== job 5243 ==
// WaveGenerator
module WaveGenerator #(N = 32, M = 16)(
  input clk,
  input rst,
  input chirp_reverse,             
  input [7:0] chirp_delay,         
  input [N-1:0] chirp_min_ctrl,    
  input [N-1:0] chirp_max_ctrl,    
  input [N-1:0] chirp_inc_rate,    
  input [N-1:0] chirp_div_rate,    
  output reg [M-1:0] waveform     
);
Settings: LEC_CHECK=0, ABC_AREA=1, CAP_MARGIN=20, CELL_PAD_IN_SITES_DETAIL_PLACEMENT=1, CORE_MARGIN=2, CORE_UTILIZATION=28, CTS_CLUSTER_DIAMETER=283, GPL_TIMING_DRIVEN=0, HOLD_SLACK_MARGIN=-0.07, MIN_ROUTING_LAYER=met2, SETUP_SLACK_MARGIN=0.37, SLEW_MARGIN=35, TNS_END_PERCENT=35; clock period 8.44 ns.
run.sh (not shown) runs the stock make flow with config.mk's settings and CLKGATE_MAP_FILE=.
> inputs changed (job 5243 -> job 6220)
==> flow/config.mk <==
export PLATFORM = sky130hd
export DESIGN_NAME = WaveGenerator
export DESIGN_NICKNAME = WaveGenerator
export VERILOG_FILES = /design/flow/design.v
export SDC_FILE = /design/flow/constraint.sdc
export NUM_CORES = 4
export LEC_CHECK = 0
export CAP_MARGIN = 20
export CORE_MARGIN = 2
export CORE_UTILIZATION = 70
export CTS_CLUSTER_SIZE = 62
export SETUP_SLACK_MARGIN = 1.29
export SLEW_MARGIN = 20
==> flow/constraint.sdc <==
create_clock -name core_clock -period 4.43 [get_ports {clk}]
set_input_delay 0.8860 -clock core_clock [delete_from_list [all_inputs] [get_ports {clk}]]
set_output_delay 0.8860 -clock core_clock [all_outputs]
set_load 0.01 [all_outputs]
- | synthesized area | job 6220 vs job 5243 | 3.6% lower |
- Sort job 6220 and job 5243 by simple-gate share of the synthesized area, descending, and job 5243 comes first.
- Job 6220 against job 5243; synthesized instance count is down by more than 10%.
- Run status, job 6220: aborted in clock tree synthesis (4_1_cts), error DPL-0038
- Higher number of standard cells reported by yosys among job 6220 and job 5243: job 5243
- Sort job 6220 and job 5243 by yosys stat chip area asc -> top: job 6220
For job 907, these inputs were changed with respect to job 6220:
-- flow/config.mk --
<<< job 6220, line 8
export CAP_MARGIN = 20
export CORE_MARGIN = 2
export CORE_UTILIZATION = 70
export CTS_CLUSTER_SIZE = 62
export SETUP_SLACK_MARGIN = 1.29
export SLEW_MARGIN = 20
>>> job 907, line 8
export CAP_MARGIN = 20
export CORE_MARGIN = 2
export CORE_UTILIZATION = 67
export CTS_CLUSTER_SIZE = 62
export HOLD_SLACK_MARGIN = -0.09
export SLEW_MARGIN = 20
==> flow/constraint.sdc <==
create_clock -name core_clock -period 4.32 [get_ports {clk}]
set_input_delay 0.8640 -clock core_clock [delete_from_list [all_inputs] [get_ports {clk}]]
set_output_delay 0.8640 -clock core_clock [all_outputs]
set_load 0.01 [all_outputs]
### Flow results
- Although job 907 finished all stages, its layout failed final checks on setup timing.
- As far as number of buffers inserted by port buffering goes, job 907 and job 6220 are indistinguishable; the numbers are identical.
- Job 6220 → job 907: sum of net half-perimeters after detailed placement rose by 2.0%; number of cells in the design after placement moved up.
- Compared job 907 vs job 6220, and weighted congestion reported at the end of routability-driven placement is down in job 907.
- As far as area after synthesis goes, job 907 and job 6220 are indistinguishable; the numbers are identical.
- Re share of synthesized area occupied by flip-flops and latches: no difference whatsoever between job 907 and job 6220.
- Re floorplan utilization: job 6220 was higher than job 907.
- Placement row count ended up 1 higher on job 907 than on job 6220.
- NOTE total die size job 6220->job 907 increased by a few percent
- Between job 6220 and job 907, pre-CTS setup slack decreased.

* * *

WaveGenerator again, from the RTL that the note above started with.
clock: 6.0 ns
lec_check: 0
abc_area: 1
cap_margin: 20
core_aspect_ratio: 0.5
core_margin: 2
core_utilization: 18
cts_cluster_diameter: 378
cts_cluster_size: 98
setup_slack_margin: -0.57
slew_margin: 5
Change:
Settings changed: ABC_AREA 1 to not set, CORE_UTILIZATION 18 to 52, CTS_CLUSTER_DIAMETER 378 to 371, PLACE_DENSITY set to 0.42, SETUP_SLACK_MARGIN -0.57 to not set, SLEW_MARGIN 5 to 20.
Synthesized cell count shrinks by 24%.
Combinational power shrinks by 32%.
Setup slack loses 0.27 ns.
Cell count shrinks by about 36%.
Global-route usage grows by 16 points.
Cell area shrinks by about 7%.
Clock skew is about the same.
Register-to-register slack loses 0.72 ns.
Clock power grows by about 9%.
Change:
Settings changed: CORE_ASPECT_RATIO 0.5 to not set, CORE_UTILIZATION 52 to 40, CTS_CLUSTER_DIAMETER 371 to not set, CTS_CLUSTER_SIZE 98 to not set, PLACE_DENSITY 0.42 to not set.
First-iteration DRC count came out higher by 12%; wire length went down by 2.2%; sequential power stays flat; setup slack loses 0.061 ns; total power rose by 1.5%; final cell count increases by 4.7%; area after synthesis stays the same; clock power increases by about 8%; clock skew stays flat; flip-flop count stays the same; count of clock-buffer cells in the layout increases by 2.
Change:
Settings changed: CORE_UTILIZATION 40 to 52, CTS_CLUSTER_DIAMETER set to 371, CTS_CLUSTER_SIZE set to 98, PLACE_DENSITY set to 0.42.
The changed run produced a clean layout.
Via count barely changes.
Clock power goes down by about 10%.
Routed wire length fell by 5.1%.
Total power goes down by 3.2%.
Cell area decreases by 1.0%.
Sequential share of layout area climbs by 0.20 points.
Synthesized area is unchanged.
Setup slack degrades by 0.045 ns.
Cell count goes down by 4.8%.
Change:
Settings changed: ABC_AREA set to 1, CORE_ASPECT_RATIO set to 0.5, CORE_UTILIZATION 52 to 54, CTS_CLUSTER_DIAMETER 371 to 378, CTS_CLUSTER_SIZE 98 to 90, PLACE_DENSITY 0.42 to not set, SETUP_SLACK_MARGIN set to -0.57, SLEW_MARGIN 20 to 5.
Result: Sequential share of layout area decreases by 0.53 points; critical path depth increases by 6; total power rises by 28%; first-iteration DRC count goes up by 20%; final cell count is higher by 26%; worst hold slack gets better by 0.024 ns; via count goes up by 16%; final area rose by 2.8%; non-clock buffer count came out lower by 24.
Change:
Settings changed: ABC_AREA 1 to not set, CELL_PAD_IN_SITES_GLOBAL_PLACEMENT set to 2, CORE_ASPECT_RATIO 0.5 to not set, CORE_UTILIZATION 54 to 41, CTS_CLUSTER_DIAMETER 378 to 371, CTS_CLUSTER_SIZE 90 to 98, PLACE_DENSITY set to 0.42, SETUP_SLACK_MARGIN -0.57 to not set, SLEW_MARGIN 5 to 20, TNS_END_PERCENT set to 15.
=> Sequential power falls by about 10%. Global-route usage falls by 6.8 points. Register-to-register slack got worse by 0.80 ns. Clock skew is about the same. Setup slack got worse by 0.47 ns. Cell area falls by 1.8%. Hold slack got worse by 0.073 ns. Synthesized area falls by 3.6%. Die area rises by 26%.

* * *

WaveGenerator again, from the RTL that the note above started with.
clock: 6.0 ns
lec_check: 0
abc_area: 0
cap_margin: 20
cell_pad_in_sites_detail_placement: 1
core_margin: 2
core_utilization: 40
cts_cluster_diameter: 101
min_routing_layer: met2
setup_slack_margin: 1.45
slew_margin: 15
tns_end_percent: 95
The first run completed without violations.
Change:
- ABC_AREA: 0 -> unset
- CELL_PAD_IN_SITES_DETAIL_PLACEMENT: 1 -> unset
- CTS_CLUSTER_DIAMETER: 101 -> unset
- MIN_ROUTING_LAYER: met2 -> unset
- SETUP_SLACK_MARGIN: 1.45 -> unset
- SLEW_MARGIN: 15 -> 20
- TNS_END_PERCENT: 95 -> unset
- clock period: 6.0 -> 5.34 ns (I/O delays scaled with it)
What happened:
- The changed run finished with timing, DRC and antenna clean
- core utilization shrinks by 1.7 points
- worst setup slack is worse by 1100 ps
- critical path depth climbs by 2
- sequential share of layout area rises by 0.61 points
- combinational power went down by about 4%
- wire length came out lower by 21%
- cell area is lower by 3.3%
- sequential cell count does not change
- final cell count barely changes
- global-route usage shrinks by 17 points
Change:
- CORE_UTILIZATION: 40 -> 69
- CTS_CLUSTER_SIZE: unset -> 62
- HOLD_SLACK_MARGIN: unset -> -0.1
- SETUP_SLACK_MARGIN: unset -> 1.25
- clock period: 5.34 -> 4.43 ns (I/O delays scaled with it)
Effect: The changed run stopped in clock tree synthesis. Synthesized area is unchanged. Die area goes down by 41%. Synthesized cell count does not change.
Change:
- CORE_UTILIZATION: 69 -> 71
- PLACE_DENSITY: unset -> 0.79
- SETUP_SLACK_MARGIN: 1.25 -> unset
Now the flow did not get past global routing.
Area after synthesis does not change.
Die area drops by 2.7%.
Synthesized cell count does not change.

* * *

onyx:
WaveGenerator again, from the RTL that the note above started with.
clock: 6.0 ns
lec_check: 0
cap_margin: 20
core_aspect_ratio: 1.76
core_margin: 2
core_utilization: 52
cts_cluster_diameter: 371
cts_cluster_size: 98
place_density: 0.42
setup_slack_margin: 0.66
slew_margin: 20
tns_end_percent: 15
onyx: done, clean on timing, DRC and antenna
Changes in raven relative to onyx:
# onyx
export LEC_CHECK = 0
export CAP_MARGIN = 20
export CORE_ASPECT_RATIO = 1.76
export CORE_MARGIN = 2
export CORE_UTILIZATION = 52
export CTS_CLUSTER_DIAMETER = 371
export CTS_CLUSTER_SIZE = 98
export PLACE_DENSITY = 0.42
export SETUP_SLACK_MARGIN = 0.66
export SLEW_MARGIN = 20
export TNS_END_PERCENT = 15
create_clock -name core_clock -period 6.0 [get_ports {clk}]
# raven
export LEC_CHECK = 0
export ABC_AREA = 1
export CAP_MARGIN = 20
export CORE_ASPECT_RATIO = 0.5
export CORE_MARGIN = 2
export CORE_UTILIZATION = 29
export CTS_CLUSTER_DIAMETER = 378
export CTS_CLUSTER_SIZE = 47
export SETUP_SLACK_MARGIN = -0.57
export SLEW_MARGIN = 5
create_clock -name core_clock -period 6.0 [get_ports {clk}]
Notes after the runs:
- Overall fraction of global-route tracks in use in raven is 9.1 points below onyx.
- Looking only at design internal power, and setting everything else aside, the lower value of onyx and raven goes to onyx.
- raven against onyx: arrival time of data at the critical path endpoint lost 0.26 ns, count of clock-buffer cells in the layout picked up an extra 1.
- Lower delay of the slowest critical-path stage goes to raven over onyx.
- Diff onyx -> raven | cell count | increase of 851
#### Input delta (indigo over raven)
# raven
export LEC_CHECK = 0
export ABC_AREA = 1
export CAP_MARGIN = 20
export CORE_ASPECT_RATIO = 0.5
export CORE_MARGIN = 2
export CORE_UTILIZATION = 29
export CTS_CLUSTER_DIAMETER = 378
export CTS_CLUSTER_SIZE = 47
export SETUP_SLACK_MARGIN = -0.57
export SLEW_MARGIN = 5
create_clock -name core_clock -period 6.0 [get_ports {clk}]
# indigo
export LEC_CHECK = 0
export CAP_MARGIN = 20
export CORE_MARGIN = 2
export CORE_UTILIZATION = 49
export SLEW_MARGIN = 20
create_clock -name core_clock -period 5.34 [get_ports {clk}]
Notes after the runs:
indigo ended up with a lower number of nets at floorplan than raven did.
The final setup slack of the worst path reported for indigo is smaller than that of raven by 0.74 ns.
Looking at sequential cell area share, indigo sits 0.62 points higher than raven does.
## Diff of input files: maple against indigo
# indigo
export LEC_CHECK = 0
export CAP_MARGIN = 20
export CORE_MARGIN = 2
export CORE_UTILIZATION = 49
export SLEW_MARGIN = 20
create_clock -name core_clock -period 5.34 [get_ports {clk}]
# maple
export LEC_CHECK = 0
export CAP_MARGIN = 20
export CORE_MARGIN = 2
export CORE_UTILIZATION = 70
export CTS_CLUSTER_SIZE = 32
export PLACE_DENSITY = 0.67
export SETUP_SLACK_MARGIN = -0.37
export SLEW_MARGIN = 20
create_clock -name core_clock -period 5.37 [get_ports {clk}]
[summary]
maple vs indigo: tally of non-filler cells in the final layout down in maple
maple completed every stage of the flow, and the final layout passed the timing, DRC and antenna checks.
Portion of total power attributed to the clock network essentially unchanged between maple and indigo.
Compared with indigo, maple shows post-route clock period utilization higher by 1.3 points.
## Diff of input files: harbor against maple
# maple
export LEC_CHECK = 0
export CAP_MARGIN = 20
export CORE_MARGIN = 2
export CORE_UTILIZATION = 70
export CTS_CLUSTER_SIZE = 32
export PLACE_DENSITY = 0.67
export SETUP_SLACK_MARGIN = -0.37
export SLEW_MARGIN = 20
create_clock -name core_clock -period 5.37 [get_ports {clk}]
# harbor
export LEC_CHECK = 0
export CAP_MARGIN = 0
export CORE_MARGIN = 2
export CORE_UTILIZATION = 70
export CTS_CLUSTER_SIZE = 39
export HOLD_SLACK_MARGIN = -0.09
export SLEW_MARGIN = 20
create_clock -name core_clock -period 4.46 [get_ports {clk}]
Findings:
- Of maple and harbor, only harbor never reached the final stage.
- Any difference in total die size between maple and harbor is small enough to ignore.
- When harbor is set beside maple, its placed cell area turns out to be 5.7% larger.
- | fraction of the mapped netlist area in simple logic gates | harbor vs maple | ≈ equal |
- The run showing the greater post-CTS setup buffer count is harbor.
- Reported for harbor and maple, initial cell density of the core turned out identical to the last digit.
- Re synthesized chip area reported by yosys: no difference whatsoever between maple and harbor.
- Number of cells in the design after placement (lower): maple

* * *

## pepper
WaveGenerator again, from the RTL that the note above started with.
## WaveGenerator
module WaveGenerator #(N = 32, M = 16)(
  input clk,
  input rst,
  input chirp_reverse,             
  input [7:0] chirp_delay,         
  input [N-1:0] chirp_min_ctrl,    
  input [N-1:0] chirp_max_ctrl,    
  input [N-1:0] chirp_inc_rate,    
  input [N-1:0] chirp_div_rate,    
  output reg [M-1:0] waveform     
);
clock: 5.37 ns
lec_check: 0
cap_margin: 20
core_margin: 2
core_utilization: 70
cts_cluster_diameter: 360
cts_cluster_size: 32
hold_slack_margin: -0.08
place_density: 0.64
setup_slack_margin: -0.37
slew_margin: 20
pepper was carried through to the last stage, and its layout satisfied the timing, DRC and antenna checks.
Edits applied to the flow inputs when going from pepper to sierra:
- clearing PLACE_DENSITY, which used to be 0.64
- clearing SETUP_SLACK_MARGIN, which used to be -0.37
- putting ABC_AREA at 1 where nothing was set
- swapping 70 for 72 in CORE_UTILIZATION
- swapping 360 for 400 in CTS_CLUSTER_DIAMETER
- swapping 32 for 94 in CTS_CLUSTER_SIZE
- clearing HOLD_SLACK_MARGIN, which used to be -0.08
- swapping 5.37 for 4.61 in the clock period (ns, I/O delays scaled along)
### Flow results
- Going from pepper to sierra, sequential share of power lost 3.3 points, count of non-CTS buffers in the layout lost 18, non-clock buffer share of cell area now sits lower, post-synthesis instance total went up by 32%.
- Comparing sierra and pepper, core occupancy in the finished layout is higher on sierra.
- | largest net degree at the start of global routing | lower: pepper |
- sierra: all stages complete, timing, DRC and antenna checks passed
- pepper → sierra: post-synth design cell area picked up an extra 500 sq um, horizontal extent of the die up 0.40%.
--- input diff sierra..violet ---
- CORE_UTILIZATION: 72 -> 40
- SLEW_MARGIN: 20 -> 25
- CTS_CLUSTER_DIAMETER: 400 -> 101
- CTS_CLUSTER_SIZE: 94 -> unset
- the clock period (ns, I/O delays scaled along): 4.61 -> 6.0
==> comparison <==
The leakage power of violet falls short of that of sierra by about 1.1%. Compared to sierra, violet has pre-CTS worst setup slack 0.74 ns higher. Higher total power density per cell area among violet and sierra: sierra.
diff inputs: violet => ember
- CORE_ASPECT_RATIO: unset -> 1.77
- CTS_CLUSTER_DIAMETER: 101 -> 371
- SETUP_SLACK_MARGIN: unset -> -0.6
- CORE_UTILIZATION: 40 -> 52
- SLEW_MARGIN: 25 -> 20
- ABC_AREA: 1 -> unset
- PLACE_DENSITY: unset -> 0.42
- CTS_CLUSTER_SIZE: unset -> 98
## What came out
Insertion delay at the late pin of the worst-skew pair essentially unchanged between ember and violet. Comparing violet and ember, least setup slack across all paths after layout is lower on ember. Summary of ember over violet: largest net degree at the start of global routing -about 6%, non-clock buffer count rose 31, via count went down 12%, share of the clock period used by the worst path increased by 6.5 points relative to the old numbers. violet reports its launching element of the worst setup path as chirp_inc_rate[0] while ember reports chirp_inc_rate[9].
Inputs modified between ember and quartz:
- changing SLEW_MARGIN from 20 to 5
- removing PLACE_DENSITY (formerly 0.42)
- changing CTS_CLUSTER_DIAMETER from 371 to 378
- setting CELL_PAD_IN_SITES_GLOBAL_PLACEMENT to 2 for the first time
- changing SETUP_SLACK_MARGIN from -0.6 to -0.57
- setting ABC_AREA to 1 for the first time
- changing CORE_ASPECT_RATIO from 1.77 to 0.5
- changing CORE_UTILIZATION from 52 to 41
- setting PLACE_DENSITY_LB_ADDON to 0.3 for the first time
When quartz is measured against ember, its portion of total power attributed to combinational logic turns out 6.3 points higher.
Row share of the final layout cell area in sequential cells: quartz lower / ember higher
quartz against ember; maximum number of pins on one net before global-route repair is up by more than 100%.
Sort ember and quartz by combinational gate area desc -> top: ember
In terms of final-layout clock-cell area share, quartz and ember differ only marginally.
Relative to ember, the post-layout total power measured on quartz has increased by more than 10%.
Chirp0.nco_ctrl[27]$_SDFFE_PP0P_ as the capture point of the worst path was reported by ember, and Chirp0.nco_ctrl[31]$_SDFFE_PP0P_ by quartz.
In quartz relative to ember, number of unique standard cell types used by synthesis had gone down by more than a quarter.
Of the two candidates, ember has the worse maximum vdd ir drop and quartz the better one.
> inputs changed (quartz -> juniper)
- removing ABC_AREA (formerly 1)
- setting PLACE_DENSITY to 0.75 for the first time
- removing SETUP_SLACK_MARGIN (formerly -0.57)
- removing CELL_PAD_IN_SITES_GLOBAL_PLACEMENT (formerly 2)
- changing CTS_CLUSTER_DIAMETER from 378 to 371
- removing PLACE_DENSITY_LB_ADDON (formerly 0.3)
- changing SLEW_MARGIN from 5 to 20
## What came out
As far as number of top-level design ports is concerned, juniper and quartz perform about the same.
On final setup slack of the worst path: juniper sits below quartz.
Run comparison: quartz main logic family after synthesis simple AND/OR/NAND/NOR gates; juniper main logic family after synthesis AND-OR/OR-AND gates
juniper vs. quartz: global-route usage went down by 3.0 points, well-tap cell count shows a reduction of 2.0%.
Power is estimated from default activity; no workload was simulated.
--
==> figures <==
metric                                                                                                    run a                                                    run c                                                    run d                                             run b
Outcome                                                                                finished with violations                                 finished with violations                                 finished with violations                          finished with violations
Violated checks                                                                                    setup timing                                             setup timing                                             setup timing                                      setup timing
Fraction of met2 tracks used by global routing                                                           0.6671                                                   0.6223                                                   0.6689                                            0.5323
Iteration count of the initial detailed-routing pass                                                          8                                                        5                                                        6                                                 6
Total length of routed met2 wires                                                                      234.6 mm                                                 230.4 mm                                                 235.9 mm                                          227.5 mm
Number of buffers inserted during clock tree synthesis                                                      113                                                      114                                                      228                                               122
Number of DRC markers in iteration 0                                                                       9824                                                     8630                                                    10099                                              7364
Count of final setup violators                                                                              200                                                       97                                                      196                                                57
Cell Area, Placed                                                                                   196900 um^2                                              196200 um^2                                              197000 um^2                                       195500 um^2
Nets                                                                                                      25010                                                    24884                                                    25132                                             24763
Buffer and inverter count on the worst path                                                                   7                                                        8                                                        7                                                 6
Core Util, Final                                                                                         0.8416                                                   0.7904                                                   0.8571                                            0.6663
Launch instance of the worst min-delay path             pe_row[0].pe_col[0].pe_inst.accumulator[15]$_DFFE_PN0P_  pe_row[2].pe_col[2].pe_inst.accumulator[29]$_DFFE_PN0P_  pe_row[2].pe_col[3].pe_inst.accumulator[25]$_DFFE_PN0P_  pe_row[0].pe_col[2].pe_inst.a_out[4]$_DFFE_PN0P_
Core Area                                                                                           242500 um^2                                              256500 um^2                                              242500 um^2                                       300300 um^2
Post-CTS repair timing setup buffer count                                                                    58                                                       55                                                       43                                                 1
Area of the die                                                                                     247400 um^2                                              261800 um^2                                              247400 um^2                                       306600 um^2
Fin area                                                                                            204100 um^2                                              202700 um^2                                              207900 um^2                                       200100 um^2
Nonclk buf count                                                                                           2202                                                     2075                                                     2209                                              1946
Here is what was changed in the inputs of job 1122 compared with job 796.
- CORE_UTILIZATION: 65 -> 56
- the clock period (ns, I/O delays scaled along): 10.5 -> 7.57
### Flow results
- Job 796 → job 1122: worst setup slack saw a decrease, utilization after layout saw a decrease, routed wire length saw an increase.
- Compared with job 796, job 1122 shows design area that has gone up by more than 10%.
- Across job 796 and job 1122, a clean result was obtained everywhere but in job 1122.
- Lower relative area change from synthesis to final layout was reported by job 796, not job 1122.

* Try it *
Taking the entries above, restate exactly those lines that fall between the line with "Launch instance of" and the line with "Area of the", keeping both of those lines too.

* Solution for this problem *
Launch instance of the worst min-delay path             pe_row[0].pe_col[0].pe_inst.accumulator[15]$_DFFE_PN0P_  pe_row[2].pe_col[2].pe_inst.accumulator[29]$_DFFE_PN0P_  pe_row[2].pe_col[3].pe_inst.accumulator[25]$_DFFE_PN0P_  pe_row[0].pe_col[2].pe_inst.a_out[4]$_DFFE_PN0P_
Core Area                                                                                           242500 um^2                                              256500 um^2                                              242500 um^2                                       300300 um^2
Post-CTS repair timing setup buffer count                                                                    58                                                       55                                                       43                                                 1
Area of the die                                                                                     247400 um^2                                              261800 um^2                                              247400 um^2                                       306600 um^2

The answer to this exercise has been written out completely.